Between the hours of 17:15 and 17:40 on Feb 18, 2020, PST some Snowflake customers in AWS - US East (N. Virginia) could not connect to Snowflake services and or experienced intermittent query failures.

Root Cause

The root cause of this issue was the failure of a backup job resulting in a cascading effect on the metadata datastore impacting snowflake operations.

Resolution

  • First, Snowflake engineers worked towards mitigating the problem by aborting the failed backup job and taking a series of steps outlined below to protect the Metadata data store from regressing further.
  • We started to throttle the incoming query load, and the effect of the throttling for the customer was one of the following:
    Rejected query connections
    Degraded performance
    Queuing of queries
  • Next, we ran through the steps as defined in production playbooks built to restore and normalize performance.
  • Finally, after completing all the steps outlined in the playbook, we reset the throttling of incoming query load to normal and observed the systems for performance closely to catch any remnants of performance issues showing up after the recovery process was complete.

Improvement/Changes

First, we apologize for the inconvenience caused by this incident.
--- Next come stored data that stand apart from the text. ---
--- config.mk ---
export PLATFORM = sky130hd
export DESIGN_NAME = register_dump_reader_flat
export DESIGN_NICKNAME = d
export VERILOG_FILES = /design/src/rtl/register_dump_reader_pkg.sv /design/src/rtl/register_dump_reader_if.sv /design/src/rtl/register_dump_reader_word_byte_serializer.sv /design/src/rtl/register_dump_reader.sv /design/src/flat_wrapper.sv
export SDC_FILE = /design/constraint.sdc
export NUM_CORES = 1
export LEC_CHECK = 0
export BUFFER_PORTS_ARGS = -buffer_cell sky130_fd_sc_hd__buf_4
export CORE_MARGIN = 3
export CORE_UTILIZATION = 45
export DETAILED_ROUTE_END_ITERATION = 6
export PLACE_DENSITY = 0.7
export SLEW_MARGIN = 25
export SYNTH_ARGS = -nofsm -noshare
export SYNTH_HDL_FRONTEND = slang
export SYNTH_SLANG_ARGS = --single-unit
--- constraint.sdc ---
create_clock -name clock_i -period 6.1 [get_ports clock_i]
set_clock_uncertainty 0.05 [all_clocks]
set_input_delay 0.915 -clock clock_i [delete_from_list [all_inputs] [get_ports clock_i]]
set_output_delay 0.915 -clock clock_i [all_outputs]
set_load 0.03 [all_outputs]
--- src/rtl/register_dump_reader_pkg.sv ---
// rtl/register_dump_reader_pkg.sv - shared constants, FSM encoding and helpers for the register dump reader
package register_dump_reader_pkg;

    localparam int DEF_NB_REG     = 5;
    localparam int DEF_NB_DATA    = 32;
    localparam int DEF_N_REGISTER = 32;
    localparam int DEF_NB_BYTE    = 8;

    localparam int BYTES_PER_WORD       = DEF_NB_DATA / DEF_NB_BYTE;
    localparam bit BYTE_ORDER_LSB_FIRST = 1'b1;

    typedef enum logic [2:0] {
        ST_IDLE  = 3'd0,
        ST_READ  = 3'd1,
        ST_LATCH = 3'd2,
        ST_SEND  = 3'd3,
        ST_CKSUM = 3'd4,
        ST_DONE  = 3'd5
    } state_t;

    function automatic int bytes_per_word(input int nb_data, input int nb_byte);
        return nb_data / nb_byte;
    endfunction

endpackage

--- src/rtl/register_dump_reader_if.sv ---
// rtl/register_dump_reader_if.sv - bank read port, byte stream and control handshake of the dump reader
interface register_dump_reader_if
    import register_dump_reader_pkg::*;
#(
    parameter int NB_REG  = DEF_NB_REG,
    parameter int NB_DATA = DEF_NB_DATA,
    parameter int NB_BYTE = DEF_NB_BYTE
);
    logic               start_i;
    logic [NB_REG-1:0]  rd_addr_o;
    logic [NB_DATA-1:0] rd_data_i;
    logic [NB_BYTE-1:0] tx_data_o;
    logic               tx_valid_o;
    logic               tx_ready_i;
    logic               busy_o;
    logic               done_o;

    modport master (
        input  start_i, rd_data_i, tx_ready_i,
        output rd_addr_o, tx_data_o, tx_valid_o, busy_o, done_o
    );

    modport slave (
        output start_i, rd_data_i, tx_ready_i,
        input  rd_addr_o, tx_data_o, tx_valid_o, busy_o, done_o
    );
endinterface

--- src/rtl/register_dump_reader_word_byte_serializer.sv ---
// rtl/register_dump_reader_word_byte_serializer.sv - loads one word and emits it as valid/ready bytes
module word_byte_serializer
    import register_dump_reader_pkg::*;
#(
    parameter int NB_DATA = DEF_NB_DATA,
    parameter int NB_BYTE = DEF_NB_BYTE
) (
    input  logic               clock_i,
    input  logic               reset_i,
    input  logic               load_i,
    input  logic [NB_DATA-1:0] word_i,
    input  logic               ready_i,
    output logic [NB_BYTE-1:0] data_o,
    output logic               valid_o,
    output logic               last_o
);
    localparam int BPW   = bytes_per_word(NB_DATA, NB_BYTE);
    localparam int CNT_W = (BPW > 1) ? $clog2(BPW) : 1;

    logic [NB_DATA-1:0] shift_q, shift_d;
    logic [CNT_W-1:0]   count_q, count_d;
    logic               valid_q, valid_d;
    logic               accept;

    assign accept  = valid_q && ready_i;
    assign last_o  = accept && (count_q == CNT_W'(BPW - 1));
    assign valid_o = valid_q;
    assign data_o  = BYTE_ORDER_LSB_FIRST ? shift_q[NB_BYTE-1:0] : shift_q[NB_DATA-1 -: NB_BYTE];

    always_comb begin
        shift_d = shift_q;
        count_d = count_q;
        valid_d = valid_q;
        if (load_i) begin
            shift_d = word_i;
            count_d = '0;
            valid_d = 1'b1;
        end else if (accept) begin
            // Shifting in zeros leaves data_o at 0 once the word is drained.
            shift_d = BYTE_ORDER_LSB_FIRST ? (shift_q >> NB_BYTE) : (shift_q << NB_BYTE);
            count_d = count_q + 1'b1;
            if (last_o) begin
                valid_d = 1'b0;
                count_d = '0;
            end
        end
    end

    always_ff @(posedge clock_i or posedge reset_i) begin
        if (reset_i) begin
            shift_q <= '0;
            count_q <= '0;
            valid_q <= 1'b0;
        end else begin
            shift_q <= shift_d;
            count_q <= count_d;
            valid_q <= valid_d;
        end
    end
endmodule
  • Elevate an existing alert to monitor the size of Metadata data store to Level 2 (Preventive maintenance window) [ Done ]
  • Enhanced backup code to handle exceptions more gracefully [ Done ]
  • Elevate backup failure alerts to Level 1 for immediate attention and expand notification of this alert to additional on-call engineering teams in addition to current standard monitoring practices [ Q1 2020 ]

Note: The information contained in this report is confidential and is intended solely to promote safety and reduce customer risk.

Posted Mar 03, 2020 - 13:30 PST

Resolved
The issue is now resolved.

We will post a detailed RCA in the next seven business days.

We apologize for the inconvenience. If you have any questions or see any related issues, please send feedback to support@snowflake.com or submit a support request ticket via the Snowflake Lodge Portal.
Posted Feb 18, 2020 - 18:13 PST
Monitoring
We applied a fix to resolve the issue. We are now monitoring the system for any further recurrence of the problem, and we will be in this state for 30 minutes.
Please reach out to Support at support@snowflake.com if you continue to face any issues caused by this issue.
Posted Feb 18, 2020 - 17:41 PST
Identified
We have identified the problem with the Snowflake Service that is affecting the overall performance of query execution. We will provide an update in 90 minutes.
Posted Feb 18, 2020 - 17:27 PST
This incident affected: AWS - US East (N. Virginia) (Snowflake Data Warehouse (Database)).